Monday, February 18, 2013

What's the water like?

A couple weeks ago our pond experts Richard and Dave came by to conduct testing on our 4 Winds Pond

With all of the snow we had just received, it took some time to get down to the ice. And of course snow was falling all the while. In the photo below, Richard is auguring the hole while Dave is preparing the testing equipment. I am staying nice and toasty warm while watching them work. I will say my fingers did get cold taking photos.

Once the hole was dug, the testing could begin. First, Dave measured the depth of the water. This handheld device is what ice fisherman will use to measure water depth. The majority of us on the Farm expected the deepest water to be around 8 feet. In this location, which Joe has named Aksarben Bay and believed to be the deepest part of the pond, the depth measured 6 feet. (A second depth reading towards the east end of the pond also measured 6 feet.) 

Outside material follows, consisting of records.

==> trial 37 <==
## milestone1
module milestone1 (
		input logic clock,                    
		input logic Resetn,
		input logic Enable,
		output	logic [17:0] SRAM_address,
		output 	logic [15:0] SRAM_write_data,
		output	logic SRAM_we_n,
		input		logic [15:0] SRAM_read_data,
		output   logic M1_end
);
make LEC_CHECK=0 ABC_AREA=1 CAP_MARGIN=20 CORE_MARGIN=2 CORE_UTILIZATION=65 CTS_CLUSTER_DIAMETER=206 HOLD_SLACK_MARGIN=-0.1 MAX_ROUTING_LAYER=met4 PLACE_DENSITY_LB_ADDON=0.05 SETUP_SLACK_MARGIN=3.48 SLEW_MARGIN=20 TNS_END_PERCENT=80 finish   # period 12.0 ns
run.sh (not shown) runs the stock make flow with config.mk's settings and CLKGATE_MAP_FILE=.
==> trial 7: changes against trial 37 <==
ABC_AREA = not set   (was 1)
CORE_UTILIZATION = 70   (was 65)
CTS_CLUSTER_DIAMETER = not set   (was 206)
HOLD_SLACK_MARGIN = not set   (was -0.1)
MAX_ROUTING_LAYER = not set   (was met4)
PLACE_DENSITY_LB_ADDON = not set   (was 0.05)
SETUP_SLACK_MARGIN = -0.64   (was 3.48)
TNS_END_PERCENT = not set   (was 80)
==> flow/constraint.sdc (replaced) <==
create_clock -name core_clock -period 9.62 [get_ports {clock}]
set_input_delay 1.9240 -clock core_clock [delete_from_list [all_inputs] [get_ports {clock}]]
set_output_delay 1.9240 -clock core_clock [all_outputs]
set_load 0.01 [all_outputs]
==> trial 98: changes against trial 37 <==
CORE_UTILIZATION = 70   (was 65)
CTS_CLUSTER_DIAMETER = not set   (was 206)
HOLD_SLACK_MARGIN = not set   (was -0.1)
MAX_ROUTING_LAYER = not set   (was met4)
PLACE_DENSITY_LB_ADDON = not set   (was 0.05)
SETUP_SLACK_MARGIN = not set   (was 3.48)
TNS_END_PERCENT = not set   (was 80)
==> flow/constraint.sdc (replaced) <==
create_clock -name core_clock -period 15.1 [get_ports {clock}]
set_input_delay 3.0200 -clock core_clock [delete_from_list [all_inputs] [get_ports {clock}]]
set_output_delay 3.0200 -clock core_clock [all_outputs]
set_load 0.01 [all_outputs]
==> run notes <==
## STA
• count of endpoints failing setup in the final report: 84
• Hold Vio Cnt, Final: 0
• clock period minus worst slack: 14.65 ns
• worst path setup slack after routing: -2.65 ns

## Placed design
• Cell Count Post-Placement: 10700

## Critical path
• RR Endpoint: SRAM_write_data[10]

## Outcome
• run status: complete, but fails checks
• SO Faults: setup timing

That was trial 37.
==> run notes <==
## Outcome
• run-stopping error: [ERROR GRT-0116] Global routing finished with congestion. Check the congestion regions in the DRC Viewer.
• Stopped at: 5_1_grt
• run status: did not finish

## Placed design
• Cell Count Post-Placement: 9826

That was trial 7.
==> run notes <==
## Outcome
• run status: complete, but fails checks
• SO Faults: capacitance limit, slew limit, setup timing

## STA
• pins over their slew limit: 2
• clock period minus worst slack: 16.30 ns
• count of endpoints failing setup in the final report: 52
• worst path setup slack after routing: -1.20 ns

## Run
• number of maximum-capacitance violations: 1

## Critical path
• RR Endpoint: SRAM_write_data[4]

That was trial 98.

While we dug a hole to measure the water depth, Dave's device can actually measure through the ice. Thus, they recommend we use an aerial photo of the pond printed on grid paper and Dave's device to create a topographic map of the pond. 

Understanding the topography (or terrain at the bottom) of the pond will inform and direct how we go about excavating the pond. In 4 Winds Pond, multiple depth levels are preferred. I might sound smart about this, but I am simply relating what our experts told me.

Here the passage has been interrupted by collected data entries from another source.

==> trial 98: inputs <==
// upsample_csc
module upsample_csc (
    input  logic        clk,
    input  logic        resetn,
    input  logic        start,
    output logic        done,
    input  logic [15:0] sram_read_data,
    output logic [15:0] sram_write_data,
    output logic [17:0] sram_address,
    output logic        sram_we_n
);
logic [31:0] mult_1_in1, mult_1_in2;
logic [31:0] mult_2_in1, mult_2_in2;
logic [31:0] mult_3_in1, mult_3_in2;
logic [63:0] mult_1_res, mult_2_res, mult_3_res;
assign mult_1_res = mult_1_in1 * mult_1_in2;
assign mult_2_res = mult_2_in1 * mult_2_in2;
assign mult_3_res = mult_3_in1 * mult_3_in2;
M1 M1_unit (
    .CLOCK_50_I(clk),
    .resetn(resetn),
    .M1_start(start),
    .M1_done(done),
    .M1_SRAM_read_data(sram_read_data),
    .M1_SRAM_write_data(sram_write_data),
    .M1_SRAM_address(sram_address),
    .M1_SRAM_we_n(sram_we_n),
    .M1_mult_1_in1(mult_1_in1),
    .M1_mult_1_in2(mult_1_in2),
    .M1_mult_2_in1(mult_2_in1),
    .M1_mult_2_in2(mult_2_in2),
    .M1_mult_3_in1(mult_3_in1),
    .M1_mult_3_in2(mult_3_in2),
    .M1_mult_res_1(mult_1_res),
    .M1_mult_res_2(mult_2_res),
    .M1_mult_res_3(mult_3_res)
);
endmodule
clock: 10.7 ns
lec_check: 0
cap_margin: 20
core_margin: 2
core_utilization: 58
hold_slack_margin: -0.09
place_density: 0.6
setup_slack_margin: 1.45
slew_margin: 20
tns_end_percent: 5
run.sh (not shown) runs the stock make flow with config.mk's settings and CLKGATE_MAP_FILE=.
==> build 15 (differences from trial 98) <==
==> flow/config.mk (replaced) <==
export PLATFORM = sky130hd
export DESIGN_NAME = upsample_csc
export DESIGN_NICKNAME = upsample_csc
export VERILOG_FILES = /design/flow/design.v
export SDC_FILE = /design/flow/constraint.sdc
export NUM_CORES = 4
export LEC_CHECK = 0
export ABC_AREA = 1
export CAP_MARGIN = 20
export CORE_MARGIN = 2
export CORE_UTILIZATION = 72
export CTS_CLUSTER_SIZE = 99
export PLACE_DENSITY = 0.43
export SLEW_MARGIN = 20
==> flow/constraint.sdc (replaced) <==
create_clock -name core_clock -period 9.19 [get_ports {clk}]
set_input_delay 1.8380 -clock core_clock [delete_from_list [all_inputs] [get_ports {clk}]]
set_output_delay 1.8380 -clock core_clock [all_outputs]
set_load 0.01 [all_outputs]
==> notes <==
Build 15 failed in 5_1_grt, error GRT-0232. Trial 98 ran to the end with no violations.
In trial 98 the synthesized area is smaller than in build 15, by about 0.7%.
Synthesized cell count: build 15 is larger than trial 98 (14%).
In trial 98 the die size is higher than in build 15, by 23%.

I am sure that the device Dave is using in the photo above has a long and very important sounding name. It's just that I forgot to ask him what it is. However, I can tell you what it measures. With this tool the guys recorded water temperature, dissolved oxygen levels, alkalinity, and pH. 

I don't expect I need to say much about temperature. It would be obvious that temperature plays a bigger role in the summer months. Trout are a fish that would need colder water. 

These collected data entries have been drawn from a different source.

## buck_v1_0
module buck_v1_0 #(
  parameter model_data_width = 25,
  parameter model_decimal_width = 16
)(
  input aclk, 
  input resetn, 
  input clock_enable,
  input pwm, 
  input signed [model_data_width-1:0] input_voltage,
  input signed [model_data_width-1:0] period_inductor,
  input signed [model_data_width-1:0] period_capacitor,
  input signed [model_data_width-1:0] inverse_resistor,
  output reg signed [model_data_width-1:0] inductor_current,
  output signed [model_data_width-1:0] capacitor_current,
  output signed [model_data_width-1:0] output_current,
  output reg signed [model_data_width-1:0] output_voltage  
);
For scale: ~50 flip-flops, about 200 I/O pins, roughly 67000 um^2 of cells after synthesis.
Settings: LEC_CHECK=0, ABC_AREA=1, CAP_MARGIN=20, CORE_ASPECT_RATIO=1.55, CORE_MARGIN=2, CORE_UTILIZATION=69, CTS_CLUSTER_DIAMETER=400, CTS_CLUSTER_SIZE=100, PLACE_DENSITY=0.35, SLEW_MARGIN=20, TNS_END_PERCENT=5; clock period 20.0 ns.
run.sh (not shown) runs the stock make flow with config.mk's settings and CLKGATE_MAP_FILE=.
==> next run, changes <==
- CORE_ASPECT_RATIO: 1.55 -> default
- CORE_UTILIZATION: 69 -> 65
- CTS_CLUSTER_DIAMETER: 400 -> 362
- SETUP_SLACK_MARGIN: default -> 1.49
- clock period: 20.0 -> 14.5 ns (I/O delays scaled with it)
Effect:
- This time the run completed, yet does not pass: setup timing
- non-clock buffer count grows by 543
- utilization came out higher by 3.0 points
- register-to-register slack got worse by 4.2 ns
- worst setup slack gets worse by 3.5 ns
- design area came out higher by 9.9%
==> next run, changes <==
- ABC_AREA: 1 -> default
- CORE_ASPECT_RATIO: default -> 0.5
- CTS_CLUSTER_DIAMETER: 362 -> default
- CTS_CLUSTER_SIZE: 100 -> 11
- HOLD_SLACK_MARGIN: default -> 0.28
- PLACE_DENSITY: 0.35 -> default
- SETUP_SLACK_MARGIN: 1.49 -> default
- clock period: 14.5 -> 28.0 ns (I/O delays scaled with it)
=>
- The changed run finished clean
- register-to-register slack gets better by 9.3 ns
- area after synthesis decreases by 4.0%
- count of clock-buffer cells in the layout increases by 1
- cell area decreases by 15%
- setup slack gets better by 6.2 ns
- global-route usage decreases by 6.5 points
==> next run, changes <==
- ABC_AREA: default -> 1
- CELL_PAD_IN_SITES_GLOBAL_PLACEMENT: default -> 2
- CORE_ASPECT_RATIO: 0.5 -> default
- CORE_MARGIN: 2 -> 10
- CORE_UTILIZATION: 65 -> 40
- CTS_CLUSTER_DIAMETER: default -> 391
- CTS_CLUSTER_SIZE: 11 -> default
- GPL_TIMING_DRIVEN: default -> 0
- HOLD_SLACK_MARGIN: 0.28 -> default
- MAX_ROUTING_LAYER: default -> met4
- TNS_END_PERCENT: 5 -> 80
What happened:
- hold slack improved by 0.039 ns
- area after synthesis went up by a few percent
- sequential share of layout area is about the same
- routed wire length is higher by well over a third
- non-clock buffer count grows by 200
- clock skew increases by 0.0087 ns


## v6
Starting RTL as in the previous note.
==> flow/config.mk <==
export PLATFORM = sky130hd
export DESIGN_NAME = buck_v1_0
export DESIGN_NICKNAME = buck_v1_0
export VERILOG_FILES = /design/flow/design.v
export SDC_FILE = /design/flow/constraint.sdc
export NUM_CORES = 4
export LEC_CHECK = 0
export ABC_AREA = 1
export CAP_MARGIN = 20
export CORE_MARGIN = 2
export CORE_UTILIZATION = 71
export CTS_CLUSTER_DIAMETER = 271
export CTS_CLUSTER_SIZE = 36
export HOLD_SLACK_MARGIN = 0.29
export MAX_ROUTING_LAYER = met4
export PLACE_DENSITY_LB_ADDON = 0.11
export SETUP_SLACK_MARGIN = -0.69
export SLEW_MARGIN = 20
==> flow/constraint.sdc <==
create_clock -name core_clock -period 14.3 [get_ports {aclk}]
set_input_delay 2.8600 -clock core_clock [delete_from_list [all_inputs] [get_ports {aclk}]]
set_output_delay 2.8600 -clock core_clock [all_outputs]
set_load 0.01 [all_outputs]
v6 -> stages 100% | layout checks FAIL | setup timing
What v7 does differently from v6 at the input level:
- removing MAX_ROUTING_LAYER (formerly met4)
- removing CTS_CLUSTER_DIAMETER (formerly 271)
- removing PLACE_DENSITY_LB_ADDON (formerly 0.11)
- removing CTS_CLUSTER_SIZE (formerly 36)
- removing ABC_AREA (formerly 1)
- removing HOLD_SLACK_MARGIN (formerly 0.29)
- changing CORE_UTILIZATION from 71 to 11
- removing SETUP_SLACK_MARGIN (formerly -0.69)
- changing the clock period (ns, I/O delays scaled along) from 14.3 to 42.3
==> comparison <==
Per the final summary, v7 finished and its layout is clean on timing, DRC and antenna. In v7, the worst path setup slack after routing came out 17.49 ns above the value in v6. Routed wire length ends up lower on v7. Against v6, v7 comes in 66 points lower on global-route track usage on met2.


== pine ==
buck_v1_0 again, from the RTL that the note above started with.
export LEC_CHECK = 0
export ABC_AREA = 1
export CAP_MARGIN = 0
export CELL_PAD_IN_SITES_DETAIL_PLACEMENT = 2
export CELL_PAD_IN_SITES_GLOBAL_PLACEMENT = 2
export CORE_MARGIN = 2
export CORE_UTILIZATION = 54
export CTS_CLUSTER_DIAMETER = 297
export GPL_ROUTABILITY_DRIVEN = 1
export GPL_TIMING_DRIVEN = 0
export HOLD_SLACK_MARGIN = 0.19
export MAX_ROUTING_LAYER = met4
export MIN_ROUTING_LAYER = met1
export PLACE_DENSITY_LB_ADDON = 0.16
export SETUP_SLACK_MARGIN = 0.93
export SLEW_MARGIN = 20
export TNS_END_PERCENT = 80
create_clock -name core_clock -period 19.4 [get_ports {aclk}]
Tool error FLW-0024 stopped pine during global placement; no final results.
> inputs changed (pine -> cedar)
- a deleted GPL_ROUTABILITY_DRIVEN that had been 1
- a deleted MIN_ROUTING_LAYER that had been met1
- a deleted HOLD_SLACK_MARGIN that had been 0.19
- a change of CORE_MARGIN from 2 to 5
- a change of CTS_CLUSTER_DIAMETER from 297 to 391
- a change of GPL_TIMING_DRIVEN from 0 to 1
- a change of CORE_UTILIZATION from 54 to 40
- a deleted PLACE_DENSITY_LB_ADDON that had been 0.16
- an added CTS_CLUSTER_SIZE of 47
- a deleted SETUP_SLACK_MARGIN that had been 0.93
- a change of CAP_MARGIN from 0 to 20
- a change of the clock period (ns, I/O delays scaled along) from 19.4 to 18.7
==> results <==
pine: aborted in global placement (tool error)
The final report for cedar shows a completed flow and a layout that fails verification, specifically setup timing.
From pine to cedar the numbers moved as follows: number of cell instances after yosys synthesis comparable, vertical die dimension up about 18%, core region area saw an increase, number of rows created at floorplan moved up.
Floorplan check, cedar vs pine: die outline larger in cedar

Dissolved oxygen (DO) is very important to know prior to stocking fish. DO levels need to be high enough for the fish to have oxygen for fish respiration, or breathing. In the winter, sunlight can pass through the ice and aquatic plants can continue to photosynthesize  That's a good thing because that would create oxygen for the fish. Late winter DO measurements show if that process is happening. 4 Winds Pond had DO readings that were very encouraging, they were high enough for fish to survive through the winter months. 

Alkalinity measurements help inform where the water is coming from and also the ponds ability to neutralize acids. The pH measurement is the acidity of the pond. My limnology is a bit weak so I won't write anymore on their influence on 4 Winds.